Garcia de Rayos was arrested in 2008 by Sheriff Joe Arpaio in a workplace raid targeting undocumented workers with fake papers. A federal judge later found the sheriff’s department had engaged in
illegal racial profiling; another federal judge barred Arizona from charging people who
seek work with fake papers with felony identity theft. Nevertheless, Garcia de Rayos, along with thousands of others, was convicted of a felony. While others were
summarily deported as criminals, Garcia de Rayos’s community rallied around her and she won a stay of deportation under the Obama administration. When Human Rights Watch and Platon went to Arizona in 2013, we met and photographed her children, Jacqueline and Angel, just days after she won that stay.
The chaos resulting from President Trump’s executive order on refugees and entry of people from seven Muslim-majority countries has deflected attention from the
incredibly damaging executive orders Trump signed just days earlier about immigration enforcement. Garcia de Rayos’s arrest crystallizes
what’s at stake: the indiscriminate branding of immigrants as criminals; millions of families broken up and separated; and communities torn apart by the loss of workers, caretakers, and homeowners.

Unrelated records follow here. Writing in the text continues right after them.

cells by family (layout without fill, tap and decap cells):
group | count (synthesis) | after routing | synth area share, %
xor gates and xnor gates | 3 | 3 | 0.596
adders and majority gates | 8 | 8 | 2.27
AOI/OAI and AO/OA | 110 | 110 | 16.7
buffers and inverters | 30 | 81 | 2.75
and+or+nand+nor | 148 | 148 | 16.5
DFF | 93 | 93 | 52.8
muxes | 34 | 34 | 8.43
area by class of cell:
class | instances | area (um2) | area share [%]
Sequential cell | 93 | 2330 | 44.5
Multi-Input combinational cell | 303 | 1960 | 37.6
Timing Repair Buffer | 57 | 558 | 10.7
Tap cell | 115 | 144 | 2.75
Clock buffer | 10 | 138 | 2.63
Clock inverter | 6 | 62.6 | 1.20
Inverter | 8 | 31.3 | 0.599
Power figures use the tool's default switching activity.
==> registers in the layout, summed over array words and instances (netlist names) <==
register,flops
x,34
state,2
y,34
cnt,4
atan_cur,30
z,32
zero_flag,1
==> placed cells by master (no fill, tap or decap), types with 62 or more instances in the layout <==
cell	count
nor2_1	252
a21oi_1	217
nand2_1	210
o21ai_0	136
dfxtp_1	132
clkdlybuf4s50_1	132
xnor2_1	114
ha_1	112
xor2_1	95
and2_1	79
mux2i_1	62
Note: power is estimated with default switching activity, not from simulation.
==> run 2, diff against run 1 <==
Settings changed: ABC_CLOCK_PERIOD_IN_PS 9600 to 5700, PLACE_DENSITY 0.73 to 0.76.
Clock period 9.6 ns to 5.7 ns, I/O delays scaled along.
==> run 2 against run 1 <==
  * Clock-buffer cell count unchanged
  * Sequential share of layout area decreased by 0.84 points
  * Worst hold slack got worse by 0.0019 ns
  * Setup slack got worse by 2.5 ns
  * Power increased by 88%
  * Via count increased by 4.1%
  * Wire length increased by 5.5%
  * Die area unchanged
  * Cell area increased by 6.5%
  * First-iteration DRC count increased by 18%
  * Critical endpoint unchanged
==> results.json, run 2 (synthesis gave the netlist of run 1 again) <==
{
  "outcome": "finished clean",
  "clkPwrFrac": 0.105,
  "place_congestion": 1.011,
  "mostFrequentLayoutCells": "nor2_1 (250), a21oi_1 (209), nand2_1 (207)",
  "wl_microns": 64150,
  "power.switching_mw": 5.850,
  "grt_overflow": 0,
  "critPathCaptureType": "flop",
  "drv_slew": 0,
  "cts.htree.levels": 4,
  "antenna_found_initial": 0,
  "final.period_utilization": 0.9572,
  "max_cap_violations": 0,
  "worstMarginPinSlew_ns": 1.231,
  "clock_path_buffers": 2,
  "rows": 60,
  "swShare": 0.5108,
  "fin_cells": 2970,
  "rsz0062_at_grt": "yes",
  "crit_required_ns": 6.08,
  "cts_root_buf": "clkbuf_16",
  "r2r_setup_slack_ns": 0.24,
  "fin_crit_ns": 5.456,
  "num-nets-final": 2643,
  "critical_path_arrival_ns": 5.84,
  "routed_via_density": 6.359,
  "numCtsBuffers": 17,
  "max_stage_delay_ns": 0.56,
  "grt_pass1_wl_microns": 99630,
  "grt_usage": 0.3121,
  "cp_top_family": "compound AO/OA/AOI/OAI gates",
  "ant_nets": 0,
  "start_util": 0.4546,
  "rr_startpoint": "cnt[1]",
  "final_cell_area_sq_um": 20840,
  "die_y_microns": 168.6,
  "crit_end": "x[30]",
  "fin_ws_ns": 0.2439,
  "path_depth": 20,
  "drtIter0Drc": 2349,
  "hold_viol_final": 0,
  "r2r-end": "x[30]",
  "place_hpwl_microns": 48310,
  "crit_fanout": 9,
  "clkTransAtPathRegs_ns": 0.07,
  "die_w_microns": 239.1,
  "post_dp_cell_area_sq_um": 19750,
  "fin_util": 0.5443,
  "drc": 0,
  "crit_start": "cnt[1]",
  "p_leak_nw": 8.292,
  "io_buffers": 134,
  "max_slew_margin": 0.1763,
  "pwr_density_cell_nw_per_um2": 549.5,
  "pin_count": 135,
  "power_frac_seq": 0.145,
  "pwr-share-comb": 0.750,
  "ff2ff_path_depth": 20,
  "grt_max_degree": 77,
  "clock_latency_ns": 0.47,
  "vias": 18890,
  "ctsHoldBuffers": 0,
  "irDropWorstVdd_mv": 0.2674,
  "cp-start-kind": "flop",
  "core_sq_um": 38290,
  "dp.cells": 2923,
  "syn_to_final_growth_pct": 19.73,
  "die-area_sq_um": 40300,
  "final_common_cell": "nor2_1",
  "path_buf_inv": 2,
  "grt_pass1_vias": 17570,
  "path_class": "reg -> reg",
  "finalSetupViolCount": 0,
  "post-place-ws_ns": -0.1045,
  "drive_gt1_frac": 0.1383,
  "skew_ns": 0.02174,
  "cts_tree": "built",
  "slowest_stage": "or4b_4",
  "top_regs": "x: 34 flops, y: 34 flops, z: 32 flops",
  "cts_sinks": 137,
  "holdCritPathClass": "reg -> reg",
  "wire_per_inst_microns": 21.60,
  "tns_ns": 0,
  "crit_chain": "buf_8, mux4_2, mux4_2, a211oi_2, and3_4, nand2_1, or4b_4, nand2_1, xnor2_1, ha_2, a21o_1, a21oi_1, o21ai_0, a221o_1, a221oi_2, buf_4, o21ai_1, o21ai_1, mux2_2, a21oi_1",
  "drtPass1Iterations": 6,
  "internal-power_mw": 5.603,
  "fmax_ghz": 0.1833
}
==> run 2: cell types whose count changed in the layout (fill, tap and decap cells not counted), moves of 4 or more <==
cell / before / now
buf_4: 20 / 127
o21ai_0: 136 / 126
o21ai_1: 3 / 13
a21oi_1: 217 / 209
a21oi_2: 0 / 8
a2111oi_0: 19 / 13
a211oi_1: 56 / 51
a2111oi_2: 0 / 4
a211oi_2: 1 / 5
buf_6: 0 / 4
[src/rtl/hazard_scoreboard_pkg.sv]
// Shared constants and encodings for the hazard scoreboard: Tuse/Tnew codes
// and multiply/divide operation codes.
package hazard_scoreboard_pkg;

    localparam int TUSE_D    = 0;
    localparam int TUSE_E    = 1;
    localparam int TUSE_M    = 2;
    localparam int TUSE_NONE = 3;

    localparam int TNEW_ALU  = 1;
    localparam int TNEW_LOAD = 2;
    localparam int TNEW_LINK = 0;

    typedef enum logic [1:0] {
        MD_NONE = 2'b00,
        MD_MULT = 2'b01,
        MD_DIV  = 2'b10,
        MD_RSVD = 2'b11
    } md_op_e;

    // Scoreboard entry at the default widths (REG_W = 5, T_W = 2).
    typedef struct packed {
        logic [4:0] dst;
        logic [1:0] tnew;
        md_op_e     md_op;
    } sb_entry_t;

endpackage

Garcia de Rayos’s community continues to rally around her – 200 people came out to protest and seven people were arrested blocking the van transporting her. Immigrants like Garcia de Rayos, however, deserve more than community support. Local and state leaders around the country should stand up and declare they will not buy into Trump’s rhetoric around “criminal immigrants.” They can create programs like the
New York Immigrant Family Unity Project providing legal representation to all immigrants in deportation proceedings, regardless of whether they have felony convictions like Garcia de Rayos. They can reinforce sanctuary policies that make clear local law enforcement is not involved in federal immigration enforcement, in the name of
protecting public safety.
Everyone who stood up forcefully against Trump’s entry ban can and should stand up for Garcia de Rayos and millions of people like her.